Input data Start Marker
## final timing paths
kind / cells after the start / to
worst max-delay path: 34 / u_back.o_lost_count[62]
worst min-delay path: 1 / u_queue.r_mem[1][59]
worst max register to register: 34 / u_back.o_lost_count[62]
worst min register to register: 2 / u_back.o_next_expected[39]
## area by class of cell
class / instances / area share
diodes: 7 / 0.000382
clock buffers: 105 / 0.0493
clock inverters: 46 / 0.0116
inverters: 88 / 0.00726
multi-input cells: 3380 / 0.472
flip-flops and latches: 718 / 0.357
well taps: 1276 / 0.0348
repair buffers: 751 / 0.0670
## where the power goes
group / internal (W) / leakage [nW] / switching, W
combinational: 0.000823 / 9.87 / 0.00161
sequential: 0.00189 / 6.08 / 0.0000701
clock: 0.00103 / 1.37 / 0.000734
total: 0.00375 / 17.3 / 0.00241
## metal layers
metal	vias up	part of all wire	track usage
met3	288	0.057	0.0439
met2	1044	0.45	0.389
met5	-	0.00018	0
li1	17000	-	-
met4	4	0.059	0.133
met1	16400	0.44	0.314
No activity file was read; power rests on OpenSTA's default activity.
<file path="src/rtl/spq_pkg.sv">
// ----------------------------------------------------------------------------
// Sorted priority queue package
// Shared types and codes for the controller, the cell array and the top level.
// ----------------------------------------------------------------------------
package spq_pkg;

  // Action codes carried by a request.
  localparam logic [1:0] ACT_ENQUEUE = 2'd0;
  localparam logic [1:0] ACT_DEQUEUE = 2'd1;
  localparam logic [1:0] ACT_CHANGE  = 2'd2;
  localparam logic [1:0] ACT_NONE    = 2'd3;

  // Status codes reported with every result.
  localparam logic [1:0] ST_OK    = 2'd0;
  localparam logic [1:0] ST_FULL  = 2'd1;
  localparam logic [1:0] ST_EMPTY = 2'd2;

  // Commands from the controller to the cell array.
  typedef struct packed {
    logic load;        // capture the request and clear the result fields
    logic match;       // register the key compare of every cell
    logic remove_head; // take the head out
    logic remove_key;  // take out the farthest matching entry
    logic insert;      // insert the captured entry in order
  } spq_cmd_t;

endpackage

</file>
<file path="src/rtl/spq_ctrl.sv">
// ----------------------------------------------------------------------------
// Sorted priority queue controller
// Sequences the match, remove and insert steps of one request.
// ----------------------------------------------------------------------------
module spq_ctrl (
  input  logic              clk,
  input  logic              rst_n,
  input  logic              start,
  input  logic [1:0]        action,
  output logic              busy,
  output logic              done,
  output spq_pkg::spq_cmd_t cmd
);
  import spq_pkg::*;

  localparam logic [2:0] S_IDLE   = 3'd0;
  localparam logic [2:0] S_MATCH  = 3'd1;
  localparam logic [2:0] S_REMOVE = 3'd2;
  localparam logic [2:0] S_INSERT = 3'd3;
  localparam logic [2:0] S_DONE   = 3'd4;

  logic [2:0] state_r, state_nxt;
  logic [1:0] op_r, op_nxt;

  // Next state: each action visits only the steps it needs.
  always_comb begin
    state_nxt = state_r;
    op_nxt    = op_r;
    case (state_r)
      S_IDLE: begin
        if (start) begin
          op_nxt = action;
          case (action)
            ACT_ENQUEUE: state_nxt = S_INSERT;
            ACT_DEQUEUE: state_nxt = S_REMOVE;
            ACT_CHANGE:  state_nxt = S_MATCH;
            default:     state_nxt = S_DONE;
          endcase
        end
      end
      S_MATCH:  state_nxt = S_REMOVE;
      S_REMOVE: state_nxt = (op_r == ACT_CHANGE) ? S_INSERT : S_DONE;
      S_INSERT: state_nxt = S_DONE;
      S_DONE:   state_nxt = S_IDLE;
      default:  state_nxt = S_IDLE;
    endcase
  end

  always_ff @(posedge clk) begin
    if (!rst_n) begin
      state_r <= S_IDLE;
      op_r    <= ACT_NONE;
    end else begin
      state_r <= state_nxt;
      op_r    <= op_nxt;
    end
  end

  // Command decode.
  always_comb begin
    cmd.load        = (state_r == S_IDLE) && start;
    cmd.match       = (state_r == S_MATCH);
    cmd.remove_head = (state_r == S_REMOVE) && (op_r == ACT_DEQUEUE);
    cmd.remove_key  = (state_r == S_REMOVE) && (op_r == ACT_CHANGE);
    cmd.insert      = (state_r == S_INSERT);
  end

  assign busy = (state_r != S_IDLE);
  assign done = (state_r == S_DONE);

endmodule

</file>
<file path="config.mk">
export PLATFORM = sky130hd
export DESIGN_NAME = spq_ctrl
export DESIGN_NICKNAME = d
export VERILOG_FILES = /design/src/rtl/spq_pkg.sv /design/src/rtl/spq_ctrl.sv
export SDC_FILE = /design/constraint.sdc
export NUM_CORES = 1
export LEC_CHECK = 0
export BUFFER_PORTS_ARGS = -buffer_cell sky130_fd_sc_hd__buf_4
export CORE_AREA = 4 4 41 43
export CTS_BUF_LIST = sky130_fd_sc_hd__clkbuf_16
export CTS_CLUSTER_DIAMETER = 200
export DETAILED_ROUTE_END_ITERATION = 8
export DIE_AREA = 0 0 45 47
export GPL_TIMING_DRIVEN = 0
export SKIP_CTS_REPAIR_TIMING = 1
export SLEW_MARGIN = 30
export SYNTH_ARGS = -nofsm -noshare
export SYNTH_HDL_FRONTEND = slang
export SYNTH_SLANG_ARGS = --single-unit
</file>
<file path="constraint.sdc">
create_clock -name clk -period 2.2 [get_ports clk]
set_clock_uncertainty 0.15 [all_clocks]
set_input_delay 0.33 -clock clk [delete_from_list [all_inputs] [get_ports clk]]
set_output_delay 0.33 -clock clk [all_outputs]
set_load 0.005 [all_outputs]
</file>
Word level (Yosys, flattened, before mapping). Index checks and enable logic that the tools add are counted.

Equality and inequality tests: 9. Multiplexer cells: 4. Reductions and logical operators: 7.

Operators by type and width (count): $pmux 3 s4 (1); $pmux 3 s3 (1); $eq 3x2->1 const B (2); $mux 3 (2); $eq 2x1->1 const B (2); $eq 2x2->1 const B (2); $eq 3x1->1 const B (1); $eq 3x3->1 const B (1); $logic_and 1x1->1 (3); $logic_not 3->1 (1); $reduce_bool 3->1 (1); $logic_not 2->1 (1); $ne 2x2->1 const B (1); $reduce_and 2->1 (1).

Flip-flop bits (word level): 5. Input port bits: 5. Output and inout bits: 7. Word-level logic and storage cells: 22.

Depth between registers and ports, before layout.
Word-level depth: 4. Mapped depth: 3. Mapped depth without buffers: 3.

Worst setup path before layout. OpenSTA, ideal clock, no wires.

Path kind: register to output. Start: register state_r[1]. End: output port cmd[2] in the netlist's numbering. Arrival: 0.835 ns. Required time: 1.720 ns. Setup slack: 0.885 ns. Cell stages (with the launch flop): 3. Path buffers: 0. Path through: dfxtp_1 > nand2b_1 > nor4b_1.

RTL lines: from (decl) (line spq_ctrl.sv:22) `logic [2:0] state_r, state_nxt;`; from (signal assigned) (line spq_ctrl.sv:54) `state_r <= state_nxt;`; to (decl) (line spq_ctrl.sv:12) `output spq_pkg::spq_cmd_t cmd`.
Input data End Marker
**Problem statement**
Gather up the lines containing the word "inverters" from these records and copy them.

**Solution to this problem**
clock inverters: 46 / 0.0116
inverters: 88 / 0.00726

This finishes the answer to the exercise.